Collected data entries
Source: an optimization exercise on an open RTL-to-GDS flow (aim: small area and a short achievable clock period). Production flows keep margins and buffers that such runs may drop. No run shown here included a check of the RTL's function; only the layout flow was run. Power figures rest on the tool's default switching activity, not on a simulated workload.

<file path="flow/constraint.sdc">
create_clock -name core_clock -period 5.5 [get_ports {clk}]
set_input_delay 1.1000 -clock core_clock [delete_from_list [all_inputs] [get_ports {clk}]]
set_output_delay 1.1000 -clock core_clock [all_outputs]
set_load 0.01 [all_outputs]
</file>
<file path="flow/config.mk">
export PLATFORM = sky130hd
export DESIGN_NAME = sb_top
export DESIGN_NICKNAME = sb_top
export VERILOG_FILES = /design/flow/design.v
export SDC_FILE = /design/flow/constraint.sdc
export NUM_CORES = 4
export LEC_CHECK = 0
export CAP_MARGIN = 20
export CORE_MARGIN = 2
export CORE_UTILIZATION = 40
export SETUP_SLACK_MARGIN = 2.0
export SLEW_MARGIN = 20
</file>
<file path="flow/flow/run.sh">
#!/bin/bash
set -euo pipefail
P=sky130_fd_sc_hd__
DU=""
for c in probe_p_8 probec_p_8 lpflow_bleeder_1 \
         lpflow_clkbufkapwr_1 lpflow_clkbufkapwr_16 lpflow_clkbufkapwr_2 lpflow_clkbufkapwr_4 lpflow_clkbufkapwr_8 \
         lpflow_clkinvkapwr_1 lpflow_clkinvkapwr_16 lpflow_clkinvkapwr_2 lpflow_clkinvkapwr_4 lpflow_clkinvkapwr_8 \
         lpflow_decapkapwr_12 lpflow_decapkapwr_3 lpflow_decapkapwr_4 lpflow_decapkapwr_6 lpflow_decapkapwr_8 \
         lpflow_inputiso0n_1 lpflow_inputiso0p_1 lpflow_inputiso1n_1 lpflow_inputiso1p_1 lpflow_inputisolatch_1 \
         lpflow_isobufsrc_1 lpflow_isobufsrc_16 lpflow_isobufsrc_2 lpflow_isobufsrc_4 lpflow_isobufsrc_8 \
         lpflow_isobufsrckapwr_16 lpflow_lsbuf_lh_hl_isowell_tap_1 lpflow_lsbuf_lh_hl_isowell_tap_2 \
         lpflow_lsbuf_lh_hl_isowell_tap_4 lpflow_lsbuf_lh_isowell_4 lpflow_lsbuf_lh_isowell_tap_1 \
         lpflow_lsbuf_lh_isowell_tap_2 lpflow_lsbuf_lh_isowell_tap_4 \
         or3_1 or3_2 or3_4 or3b_1 or3b_2 or3b_4 or4_1 or4_2 or4_4 or4b_1 or4b_2 or4b_4 \
         or4bb_1 or4bb_2 or4bb_4 o41a_1 o41a_2 o41a_4 o41ai_1 o41ai_2 o41ai_4 \
         a2111o_1 a2111o_2 a2111o_4 a2111oi_0 a2111oi_1 a2111oi_2 a2111oi_4 \
         o2111a_1 o2111a_2 o2111a_4 o2111ai_1 o2111ai_2 o2111ai_4 a41o_1 a41o_2 a41o_4 \
         nor4_1 nor4_2 nor4_4 nor4b_1 nor4b_2 nor4b_4 nor4bb_1 nor4bb_2 nor4bb_4 a222oi_1; do
  DU="$DU $P$c"
done
DU="${DU# }"
BP="-buffer_cell ${P}buf_2"
CTS="-sink_clustering_enable -repair_clock_nets -tree_buf ${P}clkbuf_8 -buf_list {${P}clkbuf_8} -root_buf ${P}clkbuf_16 -sink_clustering_buffer ${P}clkbuf_8"
bash standard.sh DONT_USE_CELLS="$DU" BUFFER_PORTS_ARGS="$BP" CTS_ARGS="$CTS" finish > standard.log 2>&1
</file>
This design comes from an exercise in tuning for small area, a short achievable clock period and few clock cycles per item on the open sky130 flow, not from production work. Only simulation tests tie the RTL to the original design; equivalence was not proved.

==> flow/run.sh <==
#!/bin/bash
# The standard layout, with plain buf_2 cells as the port buffers instead of the delay
# buffer that buffer_ports picks by default. Everything else is the standard flow.
set -euo pipefail
bash standard.sh "BUFFER_PORTS_ARGS=-buffer_cell sky130_fd_sc_hd__buf_2" SETUP_SLACK_MARGIN=11.0 finish > standard_flow.log 2>&1
==> standard.sh <==
#!/bin/bash
# synth_recipe.tcl (not shown) runs the flow's synth.tcl, then flattens the netlist and writes it again
# the make line also repeats each setting of config.mk as NAME=value (left out here)
make -C /OpenROAD-flow-scripts/flow DESIGN_CONFIG=/design/flow/config.mk WORK_HOME=/design/flow/orfs CLKGATE_MAP_FILE= SYNTH_SCRIPT=/design/flow/synth_recipe.tcl "${@:-finish}"
==> config.mk <==
export PLATFORM = sky130hd
export DESIGN_NAME = inv_byte_substitution_state
export DESIGN_NICKNAME = inv_byte_substitution_state
export VERILOG_FILES = /design/flow/design.v
export SDC_FILE = /design/flow/constraint.sdc
export NUM_CORES = 4
export LEC_CHECK = 0
export CAP_MARGIN = 20
export CORE_MARGIN = 2
export CORE_UTILIZATION = 40
export SLEW_MARGIN = 20
export SYNTH_HIERARCHICAL = 1
==> constraint.sdc <==
create_clock -name core_clock -period 16.0 [get_ports {i_clock}]
set_input_delay 3.2000 -clock core_clock [delete_from_list [all_inputs] [get_ports {i_clock}]]
set_output_delay 3.2000 -clock core_clock [all_outputs]
set_load 0.01 [all_outputs]
==> design.v <==
package aes_pkg;
    localparam int AES_NB_BYTE  = 8;
    localparam int AES_NB_STATE = 128;
endpackage
Context: an optimization exercise on an open-source flow, tuned for small area, a short achievable clock period and few clock cycles per item. The choices shown serve that exercise and are no tape-out recipe. Function was checked by simulation only, so behaviour that the tests miss may differ from the original.

--- flow/run.sh ---
#!/bin/bash
# synth_recipe.tcl (not shown) runs the flow's synth.tcl, then flattens the netlist and writes it again
# the make line also repeats each setting of config.mk as NAME=value (left out here)
make -C /OpenROAD-flow-scripts/flow DESIGN_CONFIG=/design/flow/config.mk WORK_HOME=/design/flow/orfs CLKGATE_MAP_FILE= SYNTH_SCRIPT=/design/flow/synth_recipe.tcl finish
--- flow/config.mk ---
export PLATFORM = sky130hd
export DESIGN_NAME = ray_sphere_nearest_hit_unit
export DESIGN_NICKNAME = ray_sphere_nearest_hit_unit
export VERILOG_FILES = /design/flow/design.v
export SDC_FILE = /design/flow/constraint.sdc
export NUM_CORES = 4
export LEC_CHECK = 0
export CAP_MARGIN = 20
export CORE_MARGIN = 2
export CORE_UTILIZATION = 40
export SLEW_MARGIN = 20
--- flow/constraint.sdc ---
create_clock -name core_clock -period 11.0 [get_ports {clk}]
set_input_delay 2.2000 -clock core_clock [delete_from_list [all_inputs] [get_ports {clk}]]
set_output_delay 2.2000 -clock core_clock [all_outputs]
set_load 0.01 [all_outputs]
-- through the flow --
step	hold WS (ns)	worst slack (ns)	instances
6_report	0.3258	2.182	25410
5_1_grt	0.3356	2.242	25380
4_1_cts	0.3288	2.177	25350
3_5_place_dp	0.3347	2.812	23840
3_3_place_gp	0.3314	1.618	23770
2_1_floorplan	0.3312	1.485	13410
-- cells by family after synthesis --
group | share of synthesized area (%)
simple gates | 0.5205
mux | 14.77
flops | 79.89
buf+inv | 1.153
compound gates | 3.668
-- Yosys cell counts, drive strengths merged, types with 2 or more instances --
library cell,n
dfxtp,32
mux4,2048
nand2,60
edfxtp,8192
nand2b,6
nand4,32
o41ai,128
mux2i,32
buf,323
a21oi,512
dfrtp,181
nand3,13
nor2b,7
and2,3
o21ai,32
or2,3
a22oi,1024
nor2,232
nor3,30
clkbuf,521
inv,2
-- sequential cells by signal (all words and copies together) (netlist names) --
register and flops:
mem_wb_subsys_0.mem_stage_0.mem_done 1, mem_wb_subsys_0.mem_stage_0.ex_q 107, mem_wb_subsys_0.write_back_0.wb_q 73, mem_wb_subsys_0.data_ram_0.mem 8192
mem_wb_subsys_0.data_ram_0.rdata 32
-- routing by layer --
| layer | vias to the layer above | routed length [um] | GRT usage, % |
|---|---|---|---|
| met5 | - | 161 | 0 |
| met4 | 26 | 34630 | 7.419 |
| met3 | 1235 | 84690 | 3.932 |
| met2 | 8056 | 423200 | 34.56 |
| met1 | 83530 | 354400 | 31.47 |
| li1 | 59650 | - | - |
What follows belongs to an exercise in optimizing a design on an open flow for small area, a short achievable clock period and few clock cycles; a production flow would make more cautious choices.
Where RTL was checked, it was by simulation tests only, not by an equivalence proof against the original.

## v6
## k_nearest_point_select
module k_nearest_point_select (
  input  logic        clk,
  input  logic        rst_n,
  input  logic        cfg_wr_en,
  input  logic [1:0]  cfg_index,
  input  logic [23:0] cfg_data,
  input  logic        in_valid,
  output logic        in_ready,
  input  logic [23:0] in_point_x,
  input  logic [23:0] in_point_y,
  input  logic [23:0] in_point_z,
  input  logic        in_set_end,
  output logic        out_valid,
  input  logic        out_ready,
  output logic [4:0]  out_target_index,
  output logic        out_list_end,
  output logic        out_dropped
);
  logic [MT_W-1:0]    maxt_r;
  logic [COORD_W-1:0] ox_r, oy_r, oz_r;
  always_ff @(posedge clk) begin
    if (!rst_n) begin
      maxt_r <= MT_W'(1);
      ox_r   <= '0;
      oy_r   <= '0;
      oz_r   <= '0;
    end else if (cfg_wr_en) begin
      case (cfg_index)
        2'd0:    maxt_r <= cfg_data[MT_W-1:0];
        2'd1:    ox_r   <= cfg_data;
        2'd2:    oy_r   <= cfg_data;
        default: oz_r   <= cfg_data;
      endcase
    end
  end
  logic           in_ready_r;
  logic [J_W-1:0] jcnt_r;       
  logic [4:0]     ph_r;         
  logic           acc;
  assign acc      = in_valid && in_ready_r;
  assign in_ready = in_ready_r;
  logic [J_W-1:0] lim;
  logic [J_W-1:0] m_in;
  logic           ovf_in, fits_in, none_in, lsel_in;
  assign lim     = maxt_r[5] ? J_W'(NPTS) : maxt_r;
  assign ovf_in  = (jcnt_r == J_W'(NPTS));
  assign m_in    = ovf_in ? J_W'(NPTS) : jcnt_r + J_W'(1);
  assign fits_in = (m_in <= lim);
  assign none_in = !fits_in && (lim == '0);
  assign lsel_in = in_set_end && !fits_in && !none_in;
  logic [1:0]     qv_r;
  logic [1:0]     qsel_r;
  logic [J_W-1:0] qcnt_r [2];   
  logic [1:0]     qovf_r;
  logic           push, pop;
  logic [1:0]     qv_n, qsel_n;
  logic           busy_r, busy_n;
  assign push = acc && in_set_end && !none_in;
  always_comb begin
    qv_n   = qv_r;
    qsel_n = qsel_r;
    if (pop) begin
      qv_n   = {1'b0, qv_r[1]};
      qsel_n = {1'b0, qsel_r[1]};
    end
    if (push) begin
      if (qv_n[0]) begin
        qv_n[1]   = 1'b1;
        qsel_n[1] = !fits_in;
      end else begin
        qv_n[0]   = 1'b1;
  ...
==> flow/config.mk <==
export PLATFORM = sky130hd
export DESIGN_NAME = k_nearest_point_select
export DESIGN_NICKNAME = k_nearest_point_select
export VERILOG_FILES = /design/flow/design.v
export SDC_FILE = /design/flow/constraint.sdc
export NUM_CORES = 4
export LEC_CHECK = 0
export ABC_CLOCK_PERIOD_IN_PS = 4000
export CAP_MARGIN = 20
export CORE_MARGIN = 2
export CORE_UTILIZATION = 50
export SETUP_SLACK_MARGIN = 5.0
export SLEW_MARGIN = 20
==> flow/constraint.sdc <==
create_clock -name core_clock -period 9.0 [get_ports {clk}]
set_input_delay 1.8000 -clock core_clock [delete_from_list [all_inputs] [get_ports {clk}]]
set_output_delay 1.8000 -clock core_clock [all_outputs]
set_load 0.01 [all_outputs]
run.sh (not shown) runs the stock make flow with config.mk's settings and CLKGATE_MAP_FILE= SYNTH_SCRIPT=/design/flow/synth_recipe.tcl, a recipe that flattens the netlist after the stock synthesis.
--- input diff v6..v7 ---
Settings: ABC_CLOCK_PERIOD_IN_PS: 4000 -> unset; SETUP_SLACK_MARGIN: 5.0 -> 4.0.
==> notes.md <==
v7 ran to completion and came out clean on the timing, DRC and antenna checks. Final standard cell area without fillers for v7: about 2.3% down relative to v6. On v7: footprint of the multi-input gates is about 3% lower than what v6 gave. On total wire length, v6 loses to v7. Measured against each other, v6 and v7 differ in endpoint arrival time on the critical path, the lower figure coming from v6. Looking at cell at the slowest stage of the critical path, the sky130_fd_sc_hd__fa_1 result is from v6; the sky130_fd_sc_hd__o31ai_1 one comes from v7.
Function was not checked in any run of this note: the RTL went through the layout flow alone.

---

k_nearest_point_select, a different RTL version from the one above (not shown whole).
For scale: roughly 13000 cells after synthesis, roughly 2600 flip-flops, about 110 I/O pins, about 130000 µm² of cells after synthesis.
clock: 9.0 ns
lec_check: 0
cap_margin: 20
core_margin: 2
core_utilization: 56
cts_cluster_diameter: 85
cts_cluster_size: 24
setup_slack_margin: 5.0
slew_margin: 20
The starting point passed the timing, DRC and antenna checks.
Testbench counts at the start, summed over its fixed seeds: cycles 10,101.
Edit:
- CORE_UTILIZATION: 56 -> 62
Sequential share of layout area came out higher by 0.15 points.
Worst hold slack is better by 0.016 ns.

==> re-timing with driven ports <==
In the flow no input, the clock included, has a driving cell. The finished layouts below were timed again as built, in two steps.
Step 1, drivers: a clkbuf_16 drives clk and a buf_2 each remaining input, both assumed.
Step 2 moves the port delays by t, midway between the first and last clock arrival at a register: inputs arrive t later, outputs are due t later. That takes back most of the time a late clock gives input paths.
Three values: ideal ports, drivers, drivers and shift; two values: the first two.
run | t, ns | slack for setup (ns) | cell pins on the clock port's net
v6 | 1.006 | 4.384 / 4.384 / 4.151 | 1
v7 | 1.009 | 4.112 / 4.112 / 3.266 | 1
the first run of note 2 | 0.897 | 5.011 / 5.011 / 4.212 | 1
the second run of note 2 | 0.917 | 4.974 / 4.974 / 4.253 | 1
After both steps setup and hold are still met in every run listed. The setup slack of v7, which loses most, moves by 0.000 ns with the drivers and by -0.846 ns with both steps.
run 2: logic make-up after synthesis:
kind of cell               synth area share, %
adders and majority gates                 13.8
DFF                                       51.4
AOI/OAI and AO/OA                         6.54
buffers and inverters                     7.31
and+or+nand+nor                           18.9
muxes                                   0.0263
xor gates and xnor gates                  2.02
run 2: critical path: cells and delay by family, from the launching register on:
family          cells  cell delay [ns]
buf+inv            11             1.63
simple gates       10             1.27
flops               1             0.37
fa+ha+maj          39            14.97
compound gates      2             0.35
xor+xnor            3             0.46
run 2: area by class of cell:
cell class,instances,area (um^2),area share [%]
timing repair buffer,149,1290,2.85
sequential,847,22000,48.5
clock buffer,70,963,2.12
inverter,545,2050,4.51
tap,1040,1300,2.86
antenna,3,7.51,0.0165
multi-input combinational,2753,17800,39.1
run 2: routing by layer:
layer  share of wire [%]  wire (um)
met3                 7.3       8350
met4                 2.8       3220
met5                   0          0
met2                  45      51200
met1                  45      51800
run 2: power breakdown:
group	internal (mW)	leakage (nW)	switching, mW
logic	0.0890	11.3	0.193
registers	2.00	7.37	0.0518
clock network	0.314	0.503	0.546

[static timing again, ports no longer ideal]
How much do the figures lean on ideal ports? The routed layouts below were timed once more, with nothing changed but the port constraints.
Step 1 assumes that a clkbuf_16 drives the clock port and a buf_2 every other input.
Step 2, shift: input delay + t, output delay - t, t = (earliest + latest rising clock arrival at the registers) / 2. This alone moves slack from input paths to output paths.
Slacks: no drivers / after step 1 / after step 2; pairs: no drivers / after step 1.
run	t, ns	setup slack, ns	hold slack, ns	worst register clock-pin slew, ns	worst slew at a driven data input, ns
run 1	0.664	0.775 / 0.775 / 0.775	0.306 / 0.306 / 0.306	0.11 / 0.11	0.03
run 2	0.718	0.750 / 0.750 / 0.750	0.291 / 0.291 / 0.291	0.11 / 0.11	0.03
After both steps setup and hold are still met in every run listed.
Context: an optimization exercise on an open-source flow, tuned for small area. The choices shown serve that exercise and are no tape-out recipe. The RTL was checked by simulation tests, not by an equivalence proof against the original design. Power figures rest on the tool's default switching activity, not on a simulated workload.

==> flow/design.v <==
package reg_block_pkg;
    localparam int ADDR_W = 8;
    localparam int DATA_W = 16;
    localparam int DEPTH  = 2 ** ADDR_W;
    localparam int NUM_RD = 2;
    typedef logic [ADDR_W-1:0]             addr_t;
    typedef logic [DATA_W-1:0]             data_t;
    typedef logic [DEPTH*DATA_W-1:0]       mem_t;
endpackage
This is an optimization exercise on Yosys and OpenROAD, whose aim is small area, a short achievable clock period and few clock cycles per item, not a production implementation.
Where RTL was checked, it was by simulation tests only, not by an equivalence proof against the original.
The RTL of runs 1 and 2 was laid out without a check of its function.
Power is estimated from default activity; no workload was simulated.

==> flow/config.mk <==
export PLATFORM = sky130hd
export DESIGN_NAME = mdu_ctrl
export DESIGN_NICKNAME = mdu_ctrl
export VERILOG_FILES = /design/flow/design.v
export SDC_FILE = /design/flow/constraint.sdc
export NUM_CORES = 4
export LEC_CHECK = 0
export ABC_AREA = 1
export CAP_MARGIN = 20
export CORE_MARGIN = 2
export CORE_UTILIZATION = 40
export SLEW_MARGIN = 20
==> flow/constraint.sdc <==
create_clock -name core_clock -period 10.0 [get_ports {clk}]
set_input_delay 2.0000 -clock core_clock [delete_from_list [all_inputs] [get_ports {clk}]]
set_output_delay 2.0000 -clock core_clock [all_outputs]
set_load 0.01 [all_outputs]
==> flow/design.v <==
module mdu_ctrl #(
    parameter int MUL_LAT = 4
) (
    input  logic        clk,
    input  logic        rst,
    input  logic        start,
    input  logic [2:0]  op,
    input  logic [31:0] a,
    input  logic [31:0] b,
    output logic        busy,
    output logic        done,
    output logic [31:0] hi,
    output logic [31:0] lo,
    output logic        div0
);
    localparam int N = 35;
    logic        r_busy, r_done;
    logic        s_mul, s_fix, s_nlo, s_lead, s_step, s_nhi;
    logic [31:0] r_hi, r_lo;
    logic        r_hx;           
    logic [32:0] r_m;            
    logic [5:0]  r_k;            
    logic        r_uns, r_negq, r_negr;
    logic        r_skip;         
    logic        r_hz;           
    logic        c_aacc, c_b1, c_b2, c_blo, c_bhi, c_inv;
    logic        c_madd, c_mskip, c_hsum;
    assign busy = r_busy;
    assign done = r_done;
    assign hi   = r_hi;
    assign lo   = r_lo;
    assign div0 = 1'b0;
    logic [N-1:0] w_ma, w_mb, w_sum, w_m35, w_bx, w_g, w_p, w_gg, w_pp;
    assign w_m35 = {{2{r_m[32]}}, r_m};
    assign w_ma = ({N{c_aacc}} & {{2{r_hx}}, r_hx, r_hi})
                | ({N{s_lead}} & {3'd0, r_hi[23:0], r_lo[31:24]})
                | ({N{s_step}} & {r_hx, r_hx, r_hi, r_lo[31]});
    assign w_mb = ({N{c_b2}}  & {w_m35[N-2:0], 1'b0})
                | ({N{c_b1}}  & w_m35)
                | ({N{c_blo}} & {3'd0, r_lo})
                | ({N{c_bhi}} & {3'd0, r_hi});
    assign w_bx = w_mb ^ {N{c_inv}};
    assign w_g  = w_ma & w_bx;
    assign w_p  = w_ma ^ w_bx;
    always_comb begin
        w_gg = w_g;
        w_pp = w_p;
        w_gg[0] = w_g[0] | (w_p[0] & c_inv);
        for (int d = 1; d < 64; d = d * 2)
            for (int i = 2 * d - 1; i < N; i += 2 * d) begin
                w_gg[i] = w_gg[i] | (w_pp[i] & w_gg[i-d]);
                w_pp[i] = w_pp[i] & w_pp[i-d];
            end
        for (int d = 32; d >= 1; d = d / 2)
            for (int i = 3 * d - 1; i < N; i += 2 * d) begin
                w_gg[i] = w_gg[i] | (w_pp[i] & w_gg[i-d]);
                w_pp[i] = w_pp[i] & w_pp[i-d];
            end
    end
    assign w_sum = w_p ^ {w_gg[N-2:0], c_inv};
    logic       w_acc, w_dsign, w_dskip, w_last, w_rneg, w_dend;
    logic [5:0] w_k;
    logic [7:0] w_nlo, w_bw;
    logic       w_nbp, w_bp, w_nskip;
    logic       n_mul, n_fix, n_nlo, n_lead, n_step, n_nhi, n_done;
    logic       n_m32, n_hx;
    assign w_acc   = !r_busy && start;
    assign w_dsign = !op[0] && a[31];
    assign w_dskip = r_hz && w_sum[N-1];
    assign w_k     = r_k + ((s_lead || (s_mul && r_skip)) ? 6'd8 : s_mul ? 6'd2 : 6'd1);
    assign w_last  = w_k[5];
    assign w_rneg  = w_sum[32];            
    assign w_dend  = (s_lead && w_dskip && w_last) || (s_step && w_last);
    assign w_nlo   = r_skip ? r_lo[15:8] : r_lo[9:2];
    assign w_nbp   = r_skip ? r_lo[7] : r_lo[1];
    assign w_bw    = r_busy ? w_nlo : a[7:0];
    assign w_bp    = r_busy ? w_nbp : 1'b0;
    assign w_nskip = r_busy ? ((w_k <= 6'd24) && (w_nlo == {8{w_nbp}})) : (a[7:0] == 8'd0);
    always_comb begin
        n_mul  = r_busy ? (s_mul && !w_last) : (start && op[2:1] == 2'b00);
        n_fix  = (s_mul && w_last && r_uns && w_nbp) || (s_step && w_last && w_rneg);
        n_lead = (w_acc && op[2:1] == 2'b01 && !w_dsign) || (s_lead && w_dskip && !w_last)
              || (s_nlo && r_k == 6'd0);
        n_step = (s_lead && !w_dskip) || (s_step && !w_last);
        n_nlo  = (w_acc && op[2:1] == 2'b01 && w_dsign)
              || ((w_dend && !(s_step && w_rneg)) || (s_fix && !r_uns)) && r_negq;
        n_nhi  = ((w_dend && !(s_step && w_rneg)) || (s_fix && !r_uns)) && !r_negq && r_negr
              || (s_nlo && r_k != 6'd0 && r_negr);
        n_done = r_busy && !(n_mul || n_fix || n_lead || n_step || n_nlo || n_nhi);
        n_m32  = r_busy ? r_m[32] : (!op[0] && b[31]);
        n_hx   = s_step ? w_rneg : (s_mul && !r_skip) ? w_sum[N-1] : r_busy ? r_hx : 1'b0;
    end
    always_ff @(posedge clk) begin
        if (rst) begin
            r_busy <= 1'b0;
            r_done <= 1'b0;
            s_mul <= 1'b0; s_fix <= 1'b0; s_nlo <= 1'b0;
            s_lead <= 1'b0; s_step <= 1'b0; s_nhi <= 1'b0;
            c_aacc <= 1'b0; c_b1 <= 1'b0; c_b2 <= 1'b0; c_blo <= 1'b0; c_bhi <= 1'b0;
            c_madd <= 1'b0; c_mskip <= 1'b0; c_hsum <= 1'b0;
        end else begin
            r_busy  <= r_busy ? !n_done : (start && !op[2]);
            r_done  <= n_done;
            s_mul   <= n_mul;
            s_fix   <= n_fix;
            s_nlo   <= n_nlo;
            s_lead  <= n_lead;
            s_step  <= n_step;
            s_nhi   <= n_nhi;
            c_aacc  <= n_mul || n_fix;
            c_b2    <= n_mul && (w_bw[0] == w_bp) && (w_bw[1] != w_bw[0]);
            c_b1    <= (n_mul && (w_bw[0] ^ w_bp)) || n_fix || n_lead || n_step;
            c_blo   <= n_nlo;
            c_bhi   <= n_nhi;
            c_madd  <= n_mul && !w_nskip;
            c_mskip <= n_mul && w_nskip;
            c_hsum  <= n_fix || n_nhi || n_step;
        end
    end
    always_ff @(posedge clk) begin
        r_hx  <= n_hx;
        r_m   <= r_busy ? r_m : {!op[0] && b[31], b};
        c_inv <= (n_mul && w_bw[1] && !(w_bw[0] && w_bp)) || (n_fix && n_m32)
              || (n_lead && !n_m32) || (n_step && (n_hx == n_m32)) || n_nlo || n_nhi;
        r_skip <= w_nskip;
        if (!r_busy) begin
            r_k    <= 6'd0;
            r_uns  <= op[0];
            r_negq <= !op[0] && (a[31] ^ b[31]) && (b != 32'd0);
            r_negr <= w_dsign;
        end
        if (s_mul || (s_lead && w_dskip) || s_step) r_k <= w_k;
    end
    logic        w_lead, w_ldhi, w_ldlo, w_hold_hi, w_hold_lo;
    logic [31:0] w_hi, w_lo;
    assign w_lead    = s_lead && w_dskip;
    assign w_ldhi    = w_acc && (!op[2] || op[1:0] == 2'b00);
    assign w_ldlo    = w_acc && (!op[2] || op[1:0] == 2'b01);
    assign w_hold_hi = !(c_madd || c_mskip || c_hsum || w_lead || w_ldhi);
    assign w_hold_lo = !(c_madd || c_mskip || s_nlo || s_step || w_lead || w_ldlo);
    assign w_hi = ({32{c_madd}}    & w_sum[33:2])
                | ({32{c_mskip}}   & {{8{r_hx}}, r_hi[31:8]})
                | ({32{c_hsum}}    & w_sum[31:0])
                | ({32{w_lead}}    & {r_hi[23:0], r_lo[31:24]})
                | ({32{w_ldhi && op[2]}} & a)
                | ({32{w_hold_hi}} & r_hi);
    assign w_lo = ({32{c_madd}}    & {w_sum[1:0], r_lo[31:2]})
                | ({32{c_mskip}}   & {r_hi[7:0], r_lo[31:8]})
                | ({32{s_nlo}}     & w_sum[31:0])
                | ({32{s_step}}    & {r_lo[30:0], !w_rneg})
                | ({32{w_lead}}    & {r_lo[23:0], 8'd0})
                | ({32{w_ldlo}}    & a)
                | ({32{w_hold_lo}} & r_lo);
    always_ff @(posedge clk) begin
        if (rst) begin
            r_hi <= 32'd0;
            r_lo <= 32'd0;
        end else begin
            r_hi <= w_hi;
            r_lo <= w_lo;
        end
        r_hz <= rst || w_acc || (w_lead ? (r_hi[23:16] == 8'd0) : r_hz);
    end
endmodule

Exercise instructions
Count up the lines in the preceding data that include the word "routed"; respond with the number only.

Exercise answer
2